_Records supplied_
▬▬▬

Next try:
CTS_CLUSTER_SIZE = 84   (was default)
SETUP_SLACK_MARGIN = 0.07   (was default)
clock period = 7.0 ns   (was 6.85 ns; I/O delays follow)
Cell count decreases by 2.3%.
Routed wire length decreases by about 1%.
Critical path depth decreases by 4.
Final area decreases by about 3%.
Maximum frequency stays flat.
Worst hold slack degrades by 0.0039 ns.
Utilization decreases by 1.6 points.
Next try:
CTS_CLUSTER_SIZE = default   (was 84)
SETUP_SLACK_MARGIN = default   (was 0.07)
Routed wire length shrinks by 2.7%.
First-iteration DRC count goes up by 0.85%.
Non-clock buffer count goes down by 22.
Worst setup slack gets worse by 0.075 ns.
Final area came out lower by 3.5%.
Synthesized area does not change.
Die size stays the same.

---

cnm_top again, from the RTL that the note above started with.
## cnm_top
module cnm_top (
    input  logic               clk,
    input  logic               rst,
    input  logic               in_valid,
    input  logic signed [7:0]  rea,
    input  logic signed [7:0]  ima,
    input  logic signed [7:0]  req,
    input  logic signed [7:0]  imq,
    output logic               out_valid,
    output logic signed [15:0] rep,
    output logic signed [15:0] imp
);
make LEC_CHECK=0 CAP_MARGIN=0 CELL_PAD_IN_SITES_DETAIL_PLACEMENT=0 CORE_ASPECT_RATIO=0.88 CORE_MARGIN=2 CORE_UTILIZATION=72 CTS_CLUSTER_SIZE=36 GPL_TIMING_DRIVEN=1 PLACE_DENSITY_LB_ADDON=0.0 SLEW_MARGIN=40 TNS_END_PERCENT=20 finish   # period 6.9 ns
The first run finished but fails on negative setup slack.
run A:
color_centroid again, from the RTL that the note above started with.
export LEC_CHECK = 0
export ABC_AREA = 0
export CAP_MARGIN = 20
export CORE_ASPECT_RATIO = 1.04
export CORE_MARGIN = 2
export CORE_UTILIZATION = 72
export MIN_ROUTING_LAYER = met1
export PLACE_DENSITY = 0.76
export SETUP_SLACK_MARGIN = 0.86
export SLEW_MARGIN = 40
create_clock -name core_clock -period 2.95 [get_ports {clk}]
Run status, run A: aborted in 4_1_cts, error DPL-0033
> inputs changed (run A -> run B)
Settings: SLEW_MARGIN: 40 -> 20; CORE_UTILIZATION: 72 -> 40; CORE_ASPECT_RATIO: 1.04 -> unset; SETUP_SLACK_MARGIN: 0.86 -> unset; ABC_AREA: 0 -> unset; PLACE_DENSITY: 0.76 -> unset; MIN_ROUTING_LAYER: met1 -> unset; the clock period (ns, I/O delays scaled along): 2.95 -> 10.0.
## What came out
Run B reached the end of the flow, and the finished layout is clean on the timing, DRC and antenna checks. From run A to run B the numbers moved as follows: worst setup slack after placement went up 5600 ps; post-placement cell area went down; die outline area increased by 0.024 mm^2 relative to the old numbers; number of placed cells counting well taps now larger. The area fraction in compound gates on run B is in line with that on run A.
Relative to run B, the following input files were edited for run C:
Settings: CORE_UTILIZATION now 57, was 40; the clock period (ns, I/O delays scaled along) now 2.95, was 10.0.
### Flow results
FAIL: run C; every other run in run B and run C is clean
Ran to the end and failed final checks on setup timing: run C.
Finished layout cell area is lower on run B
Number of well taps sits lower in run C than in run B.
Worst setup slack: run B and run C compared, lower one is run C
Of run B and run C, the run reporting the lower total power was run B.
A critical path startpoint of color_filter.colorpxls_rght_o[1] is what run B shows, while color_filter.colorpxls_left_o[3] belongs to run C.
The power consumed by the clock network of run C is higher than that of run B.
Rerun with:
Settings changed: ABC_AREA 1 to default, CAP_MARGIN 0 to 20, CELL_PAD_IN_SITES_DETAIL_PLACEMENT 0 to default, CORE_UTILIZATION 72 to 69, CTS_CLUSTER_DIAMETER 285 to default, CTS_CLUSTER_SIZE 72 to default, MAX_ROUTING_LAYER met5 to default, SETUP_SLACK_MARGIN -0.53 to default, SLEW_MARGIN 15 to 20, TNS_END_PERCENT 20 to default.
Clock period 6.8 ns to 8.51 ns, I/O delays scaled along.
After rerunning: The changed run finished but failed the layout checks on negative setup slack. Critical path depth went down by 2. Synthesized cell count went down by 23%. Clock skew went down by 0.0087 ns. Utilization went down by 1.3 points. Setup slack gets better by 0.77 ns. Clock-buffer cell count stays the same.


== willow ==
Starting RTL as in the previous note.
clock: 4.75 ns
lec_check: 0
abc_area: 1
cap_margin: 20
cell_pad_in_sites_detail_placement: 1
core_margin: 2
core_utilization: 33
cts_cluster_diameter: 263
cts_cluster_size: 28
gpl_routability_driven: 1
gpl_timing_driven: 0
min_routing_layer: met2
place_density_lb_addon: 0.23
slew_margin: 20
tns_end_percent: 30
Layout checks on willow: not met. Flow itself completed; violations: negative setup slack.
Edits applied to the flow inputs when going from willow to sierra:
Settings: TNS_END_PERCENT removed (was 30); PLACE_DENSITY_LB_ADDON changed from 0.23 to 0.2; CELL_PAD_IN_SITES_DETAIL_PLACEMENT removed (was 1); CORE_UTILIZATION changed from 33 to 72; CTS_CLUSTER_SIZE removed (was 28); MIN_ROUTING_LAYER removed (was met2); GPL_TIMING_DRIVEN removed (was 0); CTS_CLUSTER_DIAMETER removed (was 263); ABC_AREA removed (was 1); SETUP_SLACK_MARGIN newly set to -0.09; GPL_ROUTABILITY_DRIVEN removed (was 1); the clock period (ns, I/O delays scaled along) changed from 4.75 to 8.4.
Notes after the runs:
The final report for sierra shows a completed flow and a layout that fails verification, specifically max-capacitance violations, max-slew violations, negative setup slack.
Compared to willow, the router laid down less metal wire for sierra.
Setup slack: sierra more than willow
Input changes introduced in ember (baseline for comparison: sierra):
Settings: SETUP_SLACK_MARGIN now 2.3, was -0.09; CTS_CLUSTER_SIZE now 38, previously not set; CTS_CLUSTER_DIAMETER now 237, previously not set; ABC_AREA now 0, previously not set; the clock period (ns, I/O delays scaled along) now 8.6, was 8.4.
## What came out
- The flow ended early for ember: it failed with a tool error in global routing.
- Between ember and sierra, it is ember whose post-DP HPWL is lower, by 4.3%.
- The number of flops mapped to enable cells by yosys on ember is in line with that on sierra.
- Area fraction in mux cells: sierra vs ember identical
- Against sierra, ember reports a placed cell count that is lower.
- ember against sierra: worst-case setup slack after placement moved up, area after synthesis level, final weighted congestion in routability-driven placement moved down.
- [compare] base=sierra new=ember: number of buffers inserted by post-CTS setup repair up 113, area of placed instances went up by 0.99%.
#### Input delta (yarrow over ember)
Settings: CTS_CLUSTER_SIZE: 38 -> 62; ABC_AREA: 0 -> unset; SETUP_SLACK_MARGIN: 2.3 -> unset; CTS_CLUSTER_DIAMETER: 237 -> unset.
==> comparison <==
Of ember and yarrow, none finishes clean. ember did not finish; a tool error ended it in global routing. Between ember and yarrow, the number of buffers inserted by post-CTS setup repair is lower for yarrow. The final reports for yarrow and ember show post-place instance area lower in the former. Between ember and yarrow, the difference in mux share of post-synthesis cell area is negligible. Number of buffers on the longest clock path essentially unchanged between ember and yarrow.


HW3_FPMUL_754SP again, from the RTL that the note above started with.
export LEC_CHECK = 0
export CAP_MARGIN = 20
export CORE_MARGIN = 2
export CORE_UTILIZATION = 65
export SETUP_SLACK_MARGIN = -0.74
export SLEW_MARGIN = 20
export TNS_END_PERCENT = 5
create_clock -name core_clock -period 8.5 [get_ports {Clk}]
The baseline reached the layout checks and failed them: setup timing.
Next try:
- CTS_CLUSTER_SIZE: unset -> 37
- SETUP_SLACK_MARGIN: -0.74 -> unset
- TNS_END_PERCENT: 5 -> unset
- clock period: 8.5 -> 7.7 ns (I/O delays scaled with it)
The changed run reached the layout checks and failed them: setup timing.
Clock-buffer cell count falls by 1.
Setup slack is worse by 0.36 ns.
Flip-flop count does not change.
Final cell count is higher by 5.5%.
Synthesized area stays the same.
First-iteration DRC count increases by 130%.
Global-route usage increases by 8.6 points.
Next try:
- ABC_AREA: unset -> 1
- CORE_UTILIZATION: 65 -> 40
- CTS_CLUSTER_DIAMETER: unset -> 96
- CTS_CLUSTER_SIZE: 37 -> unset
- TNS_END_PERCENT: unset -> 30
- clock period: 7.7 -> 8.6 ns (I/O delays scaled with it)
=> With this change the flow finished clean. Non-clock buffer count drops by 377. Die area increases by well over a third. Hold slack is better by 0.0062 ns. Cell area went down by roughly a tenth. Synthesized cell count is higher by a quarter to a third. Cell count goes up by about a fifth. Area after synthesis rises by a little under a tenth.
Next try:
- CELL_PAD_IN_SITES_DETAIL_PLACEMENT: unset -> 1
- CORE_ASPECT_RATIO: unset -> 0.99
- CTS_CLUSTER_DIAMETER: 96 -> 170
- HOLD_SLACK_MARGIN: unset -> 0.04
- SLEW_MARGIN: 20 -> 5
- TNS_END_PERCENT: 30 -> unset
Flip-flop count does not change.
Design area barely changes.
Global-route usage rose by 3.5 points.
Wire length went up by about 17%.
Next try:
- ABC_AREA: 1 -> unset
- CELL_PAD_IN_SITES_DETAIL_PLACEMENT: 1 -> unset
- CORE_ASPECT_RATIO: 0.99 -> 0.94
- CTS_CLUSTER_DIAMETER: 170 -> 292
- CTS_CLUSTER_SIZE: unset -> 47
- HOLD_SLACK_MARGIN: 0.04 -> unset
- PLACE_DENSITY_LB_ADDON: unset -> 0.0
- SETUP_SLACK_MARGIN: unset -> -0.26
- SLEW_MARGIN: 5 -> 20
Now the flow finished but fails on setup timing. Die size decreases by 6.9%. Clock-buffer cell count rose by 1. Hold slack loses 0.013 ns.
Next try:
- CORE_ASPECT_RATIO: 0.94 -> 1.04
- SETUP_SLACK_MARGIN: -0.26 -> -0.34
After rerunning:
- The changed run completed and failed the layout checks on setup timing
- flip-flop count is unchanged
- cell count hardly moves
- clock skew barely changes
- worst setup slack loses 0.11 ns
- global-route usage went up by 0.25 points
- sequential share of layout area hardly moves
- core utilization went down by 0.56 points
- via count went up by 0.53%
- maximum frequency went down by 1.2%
## mat_mul
module mat_mul #
	(
        parameter integer DIM_LOG = 2,     
        parameter integer DIM = 2**DIM_LOG,
        parameter integer SIZE = DIM*DIM,
        parameter integer SIZE_LOG = 2*DIM_LOG,
        parameter integer DATA_WIDTH = 32
    )
    (
		input wire  s00_axi_aclk,
		input wire  s00_axi_aresetn,
		output wire  s00_axis_tready,
		input wire [DATA_WIDTH-1 : 0] s00_axis_tdata,
		input wire  s00_axis_tlast,
        input wire  s00_axis_tvalid,
		output wire  m00_axis_tvalid,
        output wire [DATA_WIDTH-1 : 0] m00_axis_tdata,
        output wire [(DATA_WIDTH/8)-1 : 0] m00_axis_tstrb,
        output wire  m00_axis_tlast,
        input wire  m00_axis_tready,
        input wire sel,
        input wire start
    );
For scale: about 4400 cells after synthesis, about 78 I/O pins, ~0.080 mm2 of cells after synthesis.
export LEC_CHECK = 0
export CAP_MARGIN = 20
export CORE_MARGIN = 2
export CORE_UTILIZATION = 71
export CTS_CLUSTER_DIAMETER = 381
export CTS_CLUSTER_SIZE = 25
export PLACE_DENSITY = 0.95
export SETUP_SLACK_MARGIN = 1.23
export SLEW_MARGIN = 20
export TNS_END_PERCENT = 5
create_clock -name core_clock -period 9.0 [get_ports {s00_axi_aclk}]
run.sh (not shown) runs the stock make flow with config.mk's settings and CLKGATE_MAP_FILE=.
The starting point failed in 5_1_grt with ODB-0269.
Then changed:
- CORE_UTILIZATION: 71 -> 70
- CTS_CLUSTER_DIAMETER: 381 -> 223
- CTS_CLUSTER_SIZE: 25 -> default
- PLACE_DENSITY: 0.95 -> 0.6
- SETUP_SLACK_MARGIN: 1.23 -> default
- TNS_END_PERCENT: 5 -> default
- clock period: 9.0 -> 6.97 ns (I/O delays scaled with it)
Effect: Now the flow reached the layout checks and failed them: negative setup slack. Synthesized area is unchanged. Synthesized cell count stays the same. Die area increases by 1.4%.
Then changed:
- CORE_UTILIZATION: 70 -> 69
- CTS_CLUSTER_DIAMETER: 223 -> default
- clock period: 6.97 -> 5.38 ns (I/O delays scaled with it)
Effect: The changed run finished but fails on negative setup slack; fmax increases by 3.8%; non-clock buffer count increases by 36; design area increases by 0.43%; via count decreases by 1.3%; register-to-register slack gets worse by 1.3 ns; first-iteration DRC count decreases by 12%; clock skew decreases by 0.022 ns; die area increases by 1.4%.
Then changed:
- CORE_UTILIZATION: 69 -> 67
- CTS_CLUSTER_SIZE: default -> 35
- HOLD_SLACK_MARGIN: default -> 0.27
- clock period: 5.38 -> 7.48 ns (I/O delays scaled with it)
With this change the flow finished with timing, DRC and antenna clean; setup slack improves by 1.8 ns; via count came out lower by 4.4%; cell count decreases by 1.6%.
Then changed:
- CORE_UTILIZATION: 67 -> 40
- CTS_CLUSTER_SIZE: 35 -> default
- HOLD_SLACK_MARGIN: 0.27 -> default
- SETUP_SLACK_MARGIN: default -> 2.55
- clock period: 7.48 -> 8.65 ns (I/O delays scaled with it)
The new run completed with no timing, DRC or antenna violations. Hold slack got worse by 0.047 ns. Clock-buffer cell count grows by 12. Setup slack improved by 1.4 ns. Core utilization shrinks by 29 points. Wire length grows by about 3%. Critical path depth shrinks by 2. Via count shrinks by about 0.9%.
Then changed:
- ABC_AREA: default -> 1
- CORE_UTILIZATION: 40 -> 70
- CTS_CLUSTER_SIZE: default -> 90
- PLACE_DENSITY: 0.6 -> default
- SETUP_SLACK_MARGIN: 2.55 -> default
- clock period: 8.65 -> 4.8 ns (I/O delays scaled with it)
=> This time the run completed and failed the layout checks on negative setup slack. Wire length went up by 7.1%. Final cell count went up by 17%. Maximum frequency went up by 3.4%. Final area went up by 2.4%. Core utilization went up by 33 points. Worst setup slack is worse by 3.6 ns.

* * *

Setup of run A:
mat_mul again, from the RTL that the note above started with.
==> flow/config.mk <==
export PLATFORM = sky130hd
export DESIGN_NAME = mat_mul
export DESIGN_NICKNAME = mat_mul
export VERILOG_FILES = /design/flow/design.v
export SDC_FILE = /design/flow/constraint.sdc
export NUM_CORES = 4
export LEC_CHECK = 0
export ABC_AREA = 1
export CAP_MARGIN = 20
export CORE_ASPECT_RATIO = 1.46
export CORE_MARGIN = 2
export CORE_UTILIZATION = 72
export CTS_CLUSTER_DIAMETER = 47
export CTS_CLUSTER_SIZE = 10
export PLACE_DENSITY = 0.6
export SLEW_MARGIN = 20
==> flow/constraint.sdc <==
create_clock -name core_clock -period 4.8 [get_ports {s00_axi_aclk}]
set_input_delay 0.9600 -clock core_clock [delete_from_list [all_inputs] [get_ports {s00_axi_aclk}]]
set_output_delay 0.9600 -clock core_clock [all_outputs]
set_load 0.01 [all_outputs]
Run A ran in full, but the layout does not pass; the checks complain about setup timing.
#### Input delta (run B over run A)
- CTS_CLUSTER_DIAMETER now 66, was 47
- CORE_ASPECT_RATIO no longer set, was 1.46
- the clock period (ns, I/O delays scaled along) now 4.81, was 4.8
--- outcome ---
- Run B: flow complete, layout not clean; failing: setup timing
- Compared with run A, run B shows final cell count higher by 0.39%.
- From run A to run B the numbers moved as follows: final cell area excluding filler cells picked up an extra 0.95%, time the final worst path needs with I/O delays and setup lost 0.11 ns.
- Run A ended up with mat_B[4]$_DFFE_PP_ as its startpoint of the most critical setup path; run B ended up with mat_B[3]$_DFFE_PP_.
- Logic depth of the worst setup path including buffers of run B exceeds that of run A by more than 10%.
- Summary of run B over run A: number of gates given a new drive strength after cts went up 52, slack of the critical path up 0.12 ns.
Modified inputs, run C compared to run B
- swapping 72 for 18 in CORE_UTILIZATION
- clearing ABC_AREA, which used to be 1
- clearing CTS_CLUSTER_DIAMETER, which used to be 66
- clearing CTS_CLUSTER_SIZE, which used to be 10
- swapping 4.81 for 8.65 in the clock period (ns, I/O delays scaled along)
Looking at the reports, run C completed the entire flow and the layout it produced met the timing, DRC and antenna checks. On hold slack, run B beats run C.
Changes in run D relative to run C:
- CORE_UTILIZATION now 40, was 18
==> comparison <==
- Run D has register share of the cell area above what run C had.
- Compared with run C, in run D quantity of gates resized following cts has remained practically unchanged, global-route wire length before repair has decreased, tap cell count has decreased, final core area utilization has increased, die size has decreased.

* * *

mat_mul again, from the RTL that the note above started with.
export LEC_CHECK = 0
export ABC_AREA = 0
export CAP_MARGIN = 20
export CORE_MARGIN = 2
export CORE_UTILIZATION = 72
export CTS_CLUSTER_DIAMETER = 223
export PLACE_DENSITY = 0.6
export SETUP_SLACK_MARGIN = 1.04
export SLEW_MARGIN = 20
create_clock -name core_clock -period 5.68 [get_ports {s00_axi_aclk}]
The starting point finished but failed the layout checks on negative setup slack.
==> next run, changes <==
--- a/flow/config.mk
+++ b/flow/config.mk
@@ -12,3 +12 @@
-export CTS_CLUSTER_DIAMETER = 223
-export PLACE_DENSITY = 0.6
-export SETUP_SLACK_MARGIN = 1.04
+export CTS_CLUSTER_SIZE = 90
==> flow/constraint.sdc (replaced) <==
create_clock -name core_clock -period 5.9 [get_ports {s00_axi_aclk}]
set_input_delay 1.1800 -clock core_clock [delete_from_list [all_inputs] [get_ports {s00_axi_aclk}]]
set_output_delay 1.1800 -clock core_clock [all_outputs]
set_load 0.01 [all_outputs]
The changed run reached the layout checks and failed them: negative setup slack.
Final cell count is about the same.
Cell area shrinks by about 0.8%.
==> next run, changes <==
--- a/flow/config.mk
+++ b/flow/config.mk
@@ -8 +7,0 @@
-export ABC_AREA = 0
@@ -11,2 +10,2 @@
-export CORE_UTILIZATION = 72
-export CTS_CLUSTER_SIZE = 90
+export CORE_UTILIZATION = 40
+export PLACE_DENSITY = 0.6
==> flow/constraint.sdc (replaced) <==
create_clock -name core_clock -period 10.0 [get_ports {s00_axi_aclk}]
set_input_delay 2.0000 -clock core_clock [delete_from_list [all_inputs] [get_ports {s00_axi_aclk}]]
set_output_delay 2.0000 -clock core_clock [all_outputs]
set_load 0.01 [all_outputs]
=> Now the flow went through all stages and came out clean; die size rose by 79%; final area fell by 1.5%; area after synthesis does not change; utilization fell by 37 points; clock-buffer cell count rose by 24; worst hold slack gets worse by 24 ps; flip-flop count does not change; wire length fell by 16%; non-clock buffer count fell by 259.
==> next run, changes <==
==> flow/constraint.sdc (replaced) <==
create_clock -name core_clock -period 5.61 [get_ports {s00_axi_aclk}]
set_input_delay 1.1220 -clock core_clock [delete_from_list [all_inputs] [get_ports {s00_axi_aclk}]]
set_output_delay 1.1220 -clock core_clock [all_outputs]
set_load 0.01 [all_outputs]
After rerunning: This time the run finished but failed the layout checks on negative setup slack; utilization went up by 1.6 points; die area is unchanged; global-route usage hardly moves; wire length went up by 0.35%; first-iteration DRC count stays flat; final area went up by 3.6%; hold slack loses 3.3 ps.

* * *

mat_mul again, from the RTL that the note above started with.
make LEC_CHECK=0 CAP_MARGIN=20 CORE_ASPECT_RATIO=1.14 CORE_MARGIN=2 CORE_UTILIZATION=40 GPL_TIMING_DRIVEN=0 MAX_ROUTING_LAYER=met4 MIN_ROUTING_LAYER=met2 PLACE_DENSITY=0.6 SETUP_SLACK_MARGIN=2.97 SLEW_MARGIN=15 finish   # period 10.0 ns
==> next run, changes <==
CORE_ASPECT_RATIO = not set   (was 1.14)
CORE_UTILIZATION = 65   (was 40)
GPL_TIMING_DRIVEN = not set   (was 0)
MAX_ROUTING_LAYER = not set   (was met4)
MIN_ROUTING_LAYER = not set   (was met2)
SETUP_SLACK_MARGIN = not set   (was 2.97)
SLEW_MARGIN = 20   (was 15)
clock period = 7.48 ns   (was 10.0 ns; I/O delays follow)
After rerunning:
- The changed run completed with no timing, DRC or antenna violations
- final area goes down by 5.6%
- non-clock buffer count decreases by 276
- area after synthesis is unchanged
- clock-buffer cell count grows by 1
- utilization climbs by 25 points
- worst setup slack loses 2.0 ns
- critical path depth shrinks by 1
- routed wire length came out lower by 13%
- first-iteration DRC count decreases by 58%
- die area decreases by 38%
==> next run, changes <==
CORE_UTILIZATION = 70   (was 65)
CTS_CLUSTER_SIZE = 36   (was not set)
clock period = 6.92 ns   (was 7.48 ns; I/O delays follow)
Now the flow completed and failed the layout checks on negative setup slack.
Wire length increases by roughly a tenth.
Worst setup slack got worse by 0.44 ns.
Area after synthesis does not change.
First-iteration DRC count rose by a quarter to a third.
Cell area climbs slightly.
Count of clock-buffer cells in the layout goes down by 6.
Hold slack gains 0.059 ns.
Clock skew is lower by 0.0031 ns.
Via count rose by a few percent.
==> next run, changes <==
ABC_AREA = 1   (was not set)
CORE_ASPECT_RATIO = 1.46   (was not set)
CORE_UTILIZATION = 72   (was 70)
CTS_CLUSTER_SIZE = not set   (was 36)
clock period = 5.38 ns   (was 6.92 ns; I/O delays follow)
Result: The changed run completed, yet does not pass: negative setup slack; worst setup slack degrades by 1.2 ns; cell area climbs by 4.8%; first-iteration DRC count came out higher by 8.5%; critical path depth came out higher by 1; clock skew rose by 0.018 ns; die size is higher by 2.2%.
==> next run, changes <==
CTS_CLUSTER_SIZE = 10   (was not set)
SETUP_SLACK_MARGIN = 1.09   (was not set)
clock period = 4.8 ns   (was 5.38 ns; I/O delays follow)
Effect: The new run completed, yet does not pass: negative setup slack. Non-clock buffer count goes up by 43. Synthesized area does not change. Routed wire length goes up by a few percent. Count of clock-buffer cells in the layout goes up by 41. Flip-flop count stays the same. Worst setup slack loses 0.83 ns. Critical path depth goes down by 1. Fmax goes down by a few percent. Via count goes up slightly.
// Risc_16_bit
module Risc_16_bit(
 input clk,
 input rst,
 output [15:0] imem_addr,
 input  [15:0] imem_data,
 output        dmem_we,
 output [2:0]  dmem_addr,
 output [15:0] dmem_wdata
);
 wire jump,bne,beq,mem_read,mem_write,alu_src,reg_dst,mem_to_reg,reg_write;
 wire[1:0] alu_op;
 wire [3:0] opcode;
 Datapath_Unit DU
 (
  .clk(clk),
  .rst(rst),
  .imem_addr(imem_addr),
  .imem_data(imem_data),
  .trace_we(dmem_we),
  .trace_addr(dmem_addr),
  .trace_wdata(dmem_wdata),
  .jump(jump),
  .beq(beq),
  .mem_read(mem_read),
  .mem_write(mem_write),
  .alu_src(alu_src),
  .reg_dst(reg_dst),
  .mem_to_reg(mem_to_reg),
  .reg_write(reg_write),
  .bne(bne),
  .alu_op(alu_op),
  .opcode(opcode)
 );
 Control_Unit control
 (
  .opcode(opcode),
  .reg_dst(reg_dst),
  .mem_to_reg(mem_to_reg),
  .alu_op(alu_op),
  .jump(jump),
  .bne(bne),
  .beq(beq),
  .mem_read(mem_read),
  .mem_write(mem_write),
  .alu_src(alu_src),
  .reg_write(reg_write)
 );
endmodule
Size in the first run: ~2400 cells after synthesis, ~290 flip-flops, roughly 54 I/O pins.
Settings: LEC_CHECK=0, ABC_AREA=1, CAP_MARGIN=40, CORE_ASPECT_RATIO=0.5, CORE_MARGIN=2, CORE_UTILIZATION=72, CTS_CLUSTER_DIAMETER=397, CTS_CLUSTER_SIZE=97, SETUP_SLACK_MARGIN=0.08, SLEW_MARGIN=20; clock period 1.3 ns.
run.sh (not shown) runs the stock make flow with config.mk's settings and CLKGATE_MAP_FILE=.
The baseline did not get past clock tree synthesis (4_1_cts) on DPL-0038.
Change:
- ABC_AREA: 1 -> not set
- CAP_MARGIN: 40 -> 20
- CORE_ASPECT_RATIO: 0.5 -> not set
- CORE_UTILIZATION: 72 -> 65
- CTS_CLUSTER_DIAMETER: 397 -> not set
- CTS_CLUSTER_SIZE: 97 -> not set
- SETUP_SLACK_MARGIN: 0.08 -> not set
- clock period: 1.3 -> 5.5 ns (I/O delays scaled with it)
=> This time the run completed and failed the layout checks on setup timing; die size is higher by roughly a tenth; synthesized cell count is lower by about a fifth; area after synthesis is higher by a few percent.
Change:
- CORE_UTILIZATION: 65 -> 71
- CTS_CLUSTER_SIZE: not set -> 97
- clock period: 5.5 -> 6.7 ns (I/O delays scaled with it)
With this change the flow produced a clean layout.
Core utilization goes down by 4.5 points.
Sequential power goes down by about 19%.
Via count goes down by about 17%.
Power goes down by 30%.
Change:
- CORE_UTILIZATION: 71 -> 64
- CTS_CLUSTER_SIZE: 97 -> not set
- SETUP_SLACK_MARGIN: not set -> 1.18
- clock period: 6.7 -> 4.3 ns (I/O delays scaled with it)
Result: The changed run died in global routing (5_1_grt); synthesized cell count does not change; area after synthesis stays the same; die area came out higher by about 11%.
Change:
- CORE_UTILIZATION: 64 -> 72
- PLACE_DENSITY: not set -> 0.4
- SETUP_SLACK_MARGIN: 1.18 -> not set
- clock period: 4.3 -> 6.7 ns (I/O delays scaled with it)
After rerunning: The changed run completed with no timing, DRC or antenna violations; die size fell by 11%; synthesized area does not change; synthesized cell count is unchanged.
Change:
- CORE_UTILIZATION: 72 -> 58
- PLACE_DENSITY: 0.4 -> not set
- clock period: 6.7 -> 4.97 ns (I/O delays scaled with it)
What happened:
- With this change the flow completed, yet does not pass: setup timing
- sequential share of layout area came out lower by 6.3 points
- clock skew came out lower by 0.0076 ns
- power came out higher by 55%
- first-iteration DRC count came out lower by 17%
- global-route usage came out lower by 7.1 points

* * *

== P ==
Risc_16_bit again, from the RTL that the note above started with.
clock: 3.51 ns
lec_check: 0
abc_area: 1
cap_margin: 20
core_aspect_ratio: 0.94
core_margin: 2
core_utilization: 65
cts_cluster_diameter: 373
cts_cluster_size: 98
place_density: 0.4
slew_margin: 20
tns_end_percent: 10
Run status, P: aborted in global routing (5_1_grt), error GRT-0232
The inputs of Q differ from those of P as listed below.
Settings: clearing CTS_CLUSTER_DIAMETER, which used to be 373; clearing PLACE_DENSITY, which used to be 0.4; swapping 65 for 46 in CORE_UTILIZATION; clearing TNS_END_PERCENT, which used to be 10; clearing ABC_AREA, which used to be 1; clearing CORE_ASPECT_RATIO, which used to be 0.94; clearing CTS_CLUSTER_SIZE, which used to be 98; swapping 3.51 for 6.33 in the clock period (ns, I/O delays scaled along).
### Flow results
- Q closes out successfully: all stages finished, all timing, DRC and antenna checks passed.
- Relative to P, the number of cells produced by synthesis measured on Q has decreased by more than 10%.
- Going from P to Q, the y dimension of the die was found to have gone up by 24%.
- The arithmetic-cell share of the synthesized area counting full adders, half adders and majority gates on Q is in line with that on P.
- The lower count of H-tree levels built during CTS came out of P.
- Looking at netlist area before placement across both flows, Q is the weaker of the two, with P ahead.
- On yosys stat cell total: between Q and P, it ends up lower for Q.
- Q: count of distinct cell types in the synthesized netlist is about 75% higher than what P reported.
- Relative to P, number of gates given a new drive strength after cts decreased by 140 in Q.
- Floorplan check, Q vs P: die outline larger in Q
- Of Q and P, P shows the lower width of the chip, with Q above it.
- Post-CTS setup repair buffer count in Q is 25 below P.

▬▬▬

_What the task requires_
Give back, exactly as written, the stretch from the line with "Worst setup slack: run" through the line with "A critical path", and no other lines from the records above.

_Answer box_
Worst setup slack: run B and run C compared, lower one is run C
Of run B and run C, the run reporting the lower total power was run B.
A critical path startpoint of color_filter.colorpxls_rght_o[1] is what run B shows, while color_filter.colorpxls_left_o[3] belongs to run C.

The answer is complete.